About this task:
Every line from the start of the listing below through the line that contains "nor2_1 | 975 |" is to be reproduced word for word.

[[ Data records open ]]

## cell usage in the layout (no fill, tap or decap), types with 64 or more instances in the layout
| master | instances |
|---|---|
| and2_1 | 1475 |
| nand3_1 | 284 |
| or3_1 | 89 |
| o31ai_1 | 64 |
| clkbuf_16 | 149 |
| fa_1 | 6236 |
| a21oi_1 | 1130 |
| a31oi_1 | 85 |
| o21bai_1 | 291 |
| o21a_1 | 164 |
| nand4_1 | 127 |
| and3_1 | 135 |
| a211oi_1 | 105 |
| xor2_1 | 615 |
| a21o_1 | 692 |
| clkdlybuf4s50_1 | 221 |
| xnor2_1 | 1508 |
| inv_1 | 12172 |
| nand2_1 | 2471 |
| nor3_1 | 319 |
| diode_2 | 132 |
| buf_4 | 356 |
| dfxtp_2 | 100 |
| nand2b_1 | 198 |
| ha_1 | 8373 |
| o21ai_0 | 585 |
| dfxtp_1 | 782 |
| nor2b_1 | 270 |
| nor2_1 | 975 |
This is an optimization exercise on Yosys and OpenROAD, whose aim is a short achievable clock period and few clock cycles, not a production implementation. Only the layout flow was run in this run; the RTL was not checked for function there. Power figures rest on the tool's default switching activity, not on a simulated workload.

===== flow/design.v =====
module bv_decoder (
    input  wire        clk,
    input  wire        rst,
    input  wire [15:0] width,
    input  wire [15:0] height,
    input  wire        in_valid,
    output wire        in_ready,
    input  wire [31:0] in_data,
    output wire        out_valid,
    input  wire        out_ready,
    output wire [1:0]  out_kind,
    output wire [10:0] out_x,
    output wire [10:0] out_y,
    output wire [15:0] out_pat,
    output wire        fault
);
    localparam [1:0] K_PAT   = 2'd0;
    localparam [1:0] K_INDEX = 2'd1;
    localparam [1:0] K_FLIP  = 2'd2;
    localparam [1:0] T_SLOT  = 2'd0;
    localparam [1:0] T_MOVE  = 2'd1;
    localparam [1:0] T_FLIP  = 2'd2;
    localparam [1:0] T_STEP  = 2'd3;
    localparam integer CAP = 8;      
    localparam integer SU = 0, SI = 1, SN = 2, MV = 3, FL = 4, EM = 5,
                       HU = 6, HI = 7, HN = 8;
    function integer tlen;
        input integer c;
        begin
            case (c)
                SU: tlen = 2;   SI: tlen = 10;  SN: tlen = 18;
                MV: tlen = 12;  FL: tlen = 18;  EM: tlen = 19;
                HU: tlen = 21;  HI: tlen = 29;  default: tlen = 37;
            endcase
        end
    endfunction
    function integer tneed;
        input integer c;
        begin
            case (c)
                EM:          tneed = 19;
                HU, HI, HN:  tneed = 21;
                default:     tneed = 2;
            endcase
        end
    endfunction
    function [8:0] classify;
        input [20:0] w;
        input        p;
        reg mnz;
        begin
            mnz = |w[18:3];
            classify = 9'd0;
            classify[SU] =  p &  w[0];
            classify[SI] =  p & ~w[0] &  w[1];
            classify[SN] =  p & ~w[0] & ~w[1];
            classify[MV] = ~p & ~w[0] &  w[1];
            classify[FL] = ~p & ~w[0] & ~w[1];
            classify[EM] = ~p &  w[0] & ~mnz;
            classify[HU] = ~p &  w[0] &  mnz &  w[19];
            classify[HI] = ~p &  w[0] &  mnz & ~w[19] &  w[20];
            classify[HN] = ~p &  w[0] &  mnz & ~w[19] & ~w[20];
        end
    endfunction
    function [3:0] low_index;
        input [15:0] m;
        integer i;
        begin
            low_index = 4'd0;
            for (i = 15; i >= 0; i = i - 1)
                if (m[i]) low_index = i[3:0];
        end
    endfunction
    reg  [31:0] h0, h1;
    reg         v0, v1;
    reg         in_ready_r;
    reg  [95:0] bbuf;        
    reg  [6:0]  bcnt;        
    reg  [7:0]  b8;          
    reg  [8:0]  B8;          
    wire        push = in_valid && in_ready_r;
    wire        app  = v0 && (bcnt <= 7'd64);      
    assign in_ready = in_ready_r;
    reg         v0_n, v1_n;
    always @(*) begin
        if (app) begin
            v0_n = v1 | push;
            v1_n = v1 & push;
        end else begin
            v0_n = v0 | push;
            v1_n = v1 | (v0 & push);
        end
    end
    always @(posedge clk) begin
        if (app) begin
            h0 <= v1 ? h1 : in_data;
            h1 <= in_data;
        end else begin
            if (!v0) h0 <= in_data;
            if (!v1) h1 <= in_data;
        end
        if (rst) begin
            v0         <= 1'b0;
            v1         <= 1'b0;
            in_ready_r <= 1'b1;
        end else begin
            v0         <= v0_n;
            v1         <= v1_n;
            in_ready_r <= ~v1_n;
        end
    end
    reg  [8:0]  sel;         
    reg         nf;          
    reg         pst;         
    reg  [15:0] rem;         
    reg  [1:0]  pdir;
    wire        room_n;      
    reg  [38:0] ins1;
    reg  [95:0] ins;
    integer ia, ib;
    always @(*) begin
        ins1 = 39'd0;
        for (ib = 0; ib < 8; ib = ib + 1)
            ins1 = ins1 | ({39{b8[ib]}} & ({7'd0, h0} << ib));
        ins = 96'd0;
        for (ia = 0; ia < 9; ia = ia + 1)
            ins = ins | ({96{B8[ia]}} & ({57'd0, ins1} << (8 * ia)));
        if (!app) ins = 96'd0;
    end
    wire [95:0] bb = bbuf | ins;
    wire s2  = sel[SU];
    wire s10 = sel[SI];
    wire s12 = sel[MV];
    wire s18 = sel[SN] | sel[FL];
    wire s19 = sel[EM];
    wire s21 = sel[HU];
    wire s29 = sel[HI];
    wire s37 = sel[HN];
    wire [95:0] bb_n = ({96{nf }} & bb)         |
                       ({96{s2 }} & (bb >> 2))  | ({96{s10}} & (bb >> 10)) |
                       ({96{s12}} & (bb >> 12)) | ({96{s18}} & (bb >> 18)) |
                       ({96{s19}} & (bb >> 19)) | ({96{s21}} & (bb >> 21)) |
                       ({96{s29}} & (bb >> 29)) | ({96{s37}} & (bb >> 37));
    wire [6:0]  bcnt_in = bcnt + (app ? 7'd32 : 7'd0);
    wire [15:0] hmask = bbuf[18:3];
    wire [15:0] rem1  = rem & (rem - 16'd1);
    wire [15:0] hrem1 = hmask & (hmask - 16'd1);
    wire        more  = |rem1;
    wire        hmore = |hrem1;
    reg  [8:0]  sel_n;
    reg  [6:0]  bcnt_n;
    reg  [8:0]  cls;
    reg         cp;
    integer     c, j, L;
    always @(*) begin
        sel_n  = 9'd0;
        bcnt_n = 7'd0;
        for (c = 0; c < 10; c = c + 1) begin
            L  = (c == 9) ? 0 : tlen(c);
            cp = (c == SU || c == SI || c == SN) ? more :
                 (c == HU || c == HI || c == HN) ? hmore :
                 (c == 9) ? pst : 1'b0;
            cls = classify(bbuf[L +: 21], cp);
            for (j = 0; j < 9; j = j + 1)
                cls[j] = cls[j] && ({1'b0, bcnt}    >= L + tneed(j))
                                && ({1'b0, bcnt_in} >= L + tlen(j));
            if ((c == 9) ? nf : sel[c]) begin
                sel_n  = sel_n | cls;
                bcnt_n = bcnt_n | (bcnt_in - L[6:0]);
            end
        end
        sel_n = sel_n & {9{room_n}};
    end
    always @(posedge clk) begin
        if (rst) begin
            bbuf <= 96'd0;
            bcnt <= 7'd0;
            b8   <= 8'd1;
            B8   <= 9'd1;
            sel  <= 9'd0;
            nf   <= 1'b1;
            pst  <= 1'b0;
            rem  <= 16'd0;
            pdir <= 2'd0;
        end else begin
            bbuf <= bb_n;
            bcnt <= bcnt_n;
            b8   <= 8'd1 << bcnt_n[2:0];
            B8   <= 9'd1 << bcnt_n[6:3];
            sel  <= sel_n;
            nf   <= ~|sel_n;
            if (sel[SU] | sel[SI] | sel[SN]) begin
                rem <= rem1;
                pst <= more;
            end else if (sel[HU] | sel[HI] | sel[HN]) begin
                rem  <= hrem1;
                pst  <= hmore;
                pdir <= bbuf[2:1];
            end
        end
    end
    wire        fire = ~nf;
    wire        hdr  = sel[HU] | sel[HI] | sel[HN];
    reg         tv;
    reg  [1:0]  ttyp;
    reg         tidx;        
    reg         tuni;        
    reg         tpol;        
    reg  [15:0] tfld;        
    reg  [3:0]  tk;          
    reg         tlast;       
    reg  [1:0]  tdir;
    always @(posedge clk) begin
        if (rst) tv <= 1'b0;
        else     tv <= fire;
        ttyp  <= sel[MV] ? T_MOVE : sel[FL] ? T_FLIP : sel[EM] ? T_STEP : T_SLOT;
        tidx  <= sel[SI] | sel[HI];
        tuni  <= sel[SU] | sel[HU];
        tpol  <= hdr ? bbuf[20] : bbuf[1];
        tfld  <= hdr ? bbuf[36:21] : bbuf[17:2];
        tk    <= pst ? low_index(rem) : low_index(hmask);
        tlast <= pst ? ~more : ~hmore;
        tdir  <= pst ? pdir : bbuf[2:1];
    end
    reg  [13:0] w4, h4;      
    always @(posedge clk) begin
        w4 <= width[15:2];
        h4 <= height[15:2];
    end
    reg  [7:0]  cur_x, cur_y;
    reg         faulted;
    wire        t_slot = tv && ttyp == T_SLOT;
    wire        t_flip = tv && ttyp == T_FLIP;
    wire [8:0]  tx = {cur_x[6:0], tk[1:0]};
    wire [8:0]  ty = {cur_y[6:0], tk[3:2]};
    wire        t_in = !cur_x[7] && !cur_y[7] &&
                       ({5'd0, tx} < w4) && ({5'd0, ty} < h4);
    wire        bad   = t_slot && !t_in;
    wire        epush = !faulted && (t_flip || (t_slot && t_in));
    wire        edrop = (t_slot || t_flip) && !epush;
    wire        step  = tv && (ttyp == T_STEP || (ttyp == T_SLOT && tlast));
    wire [35:0] ev = t_flip ? {K_FLIP, 9'd0, 9'd0, tfld} :
                     {(tidx ? K_INDEX : K_PAT), tx, ty,
                      tuni ? {16{tpol}} : tidx ? {8'd0, tfld[7:0]} : tfld};
    always @(posedge clk) begin
        if (rst) begin
            cur_x   <= 8'd0;
            cur_y   <= 8'd0;
            faulted <= 1'b0;
        end else begin
            if (bad) faulted <= 1'b1;
            if (tv && ttyp == T_MOVE) begin
                cur_x <= {3'd0, tfld[4:0]};
                cur_y <= {3'd0, tfld[9:5]};
            end else if (t_flip) begin
                cur_x <= 8'd0;
                cur_y <= 8'd0;
            end else if (step) begin
                case (tdir)
                    2'd0: cur_x <= cur_x + 8'd1;
                    2'd1: cur_y <= cur_y + 8'd1;
                    2'd2: cur_x <= cur_x - 8'd1;
                    2'd3: cur_y <= cur_y - 8'd1;
                endcase
            end
        end
    end
    reg  [35:0] fmem [0:CAP-1];
    reg  [2:0]  fwp, frp;
    reg  [3:0]  fcnt;
    reg         ov;
    reg  [1:0]  okind;
    reg  [8:0]  ox, oy;
    reg  [15:0] opat;
    reg         fault_r;
    wire        ofire = ov && out_ready;
    wire        oload = (!ov || out_ready) && (fcnt != 4'd0);
    wire [35:0] fhead = fmem[frp];
    wire [3:0]  fcnt_next = fcnt + {3'd0, epush} - {3'd0, oload};
    wire        ov_next   = oload | (ov & ~out_ready);
    always @(posedge clk) begin
        if (epush) fmem[fwp] <= ev;
        if (rst) begin
            fwp     <= 3'd0;
            frp     <= 3'd0;
            fcnt    <= 4'd0;
            ov      <= 1'b0;
            fault_r <= 1'b0;
        end else begin
            if (epush) fwp <= fwp + 3'd1;
            if (oload) frp <= frp + 3'd1;
            fcnt    <= fcnt_next;
            ov      <= ov_next;
            fault_r <= (faulted || bad) && (fcnt_next == 4'd0) && !ov_next;
        end
        if (oload) begin
            okind <= fhead[35:34];
            ox    <= fhead[33:25];
            oy    <= fhead[24:16];
            opat  <= fhead[15:0];
        end
    end
    assign out_valid = ov;
    assign out_kind  = okind;
    assign out_x     = {ox, 2'b00};
    assign out_y     = {oy, 2'b00};
    assign out_pat   = opat;
    assign fault     = fault_r;
    reg  [3:0] occ;
    reg  [1:0] dec_r;
    wire       cret = tv && (ttyp == T_MOVE || ttyp == T_STEP);
    wire [3:0] occ_next = occ + {3'd0, fire} - {2'd0, dec_r};
    assign room_n = (occ_next < CAP);
    always @(posedge clk) begin
        if (rst) begin
            occ   <= 4'd0;
            dec_r <= 2'd0;
        end else begin
            occ   <= occ_next;
            dec_r <= {1'b0, cret} + {1'b0, edrop} + {1'b0, ofire};
        end
    end
endmodule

[[ Data records closed ]]

Solution to this problem:
## cell usage in the layout (no fill, tap or decap), types with 64 or more instances in the layout
| master | instances |
|---|---|
| and2_1 | 1475 |
| nand3_1 | 284 |
| or3_1 | 89 |
| o31ai_1 | 64 |
| clkbuf_16 | 149 |
| fa_1 | 6236 |
| a21oi_1 | 1130 |
| a31oi_1 | 85 |
| o21bai_1 | 291 |
| o21a_1 | 164 |
| nand4_1 | 127 |
| and3_1 | 135 |
| a211oi_1 | 105 |
| xor2_1 | 615 |
| a21o_1 | 692 |
| clkdlybuf4s50_1 | 221 |
| xnor2_1 | 1508 |
| inv_1 | 12172 |
| nand2_1 | 2471 |
| nor3_1 | 319 |
| diode_2 | 132 |
| buf_4 | 356 |
| dfxtp_2 | 100 |
| nand2b_1 | 198 |
| ha_1 | 8373 |
| o21ai_0 | 585 |
| dfxtp_1 | 782 |
| nor2b_1 | 270 |
| nor2_1 | 975 |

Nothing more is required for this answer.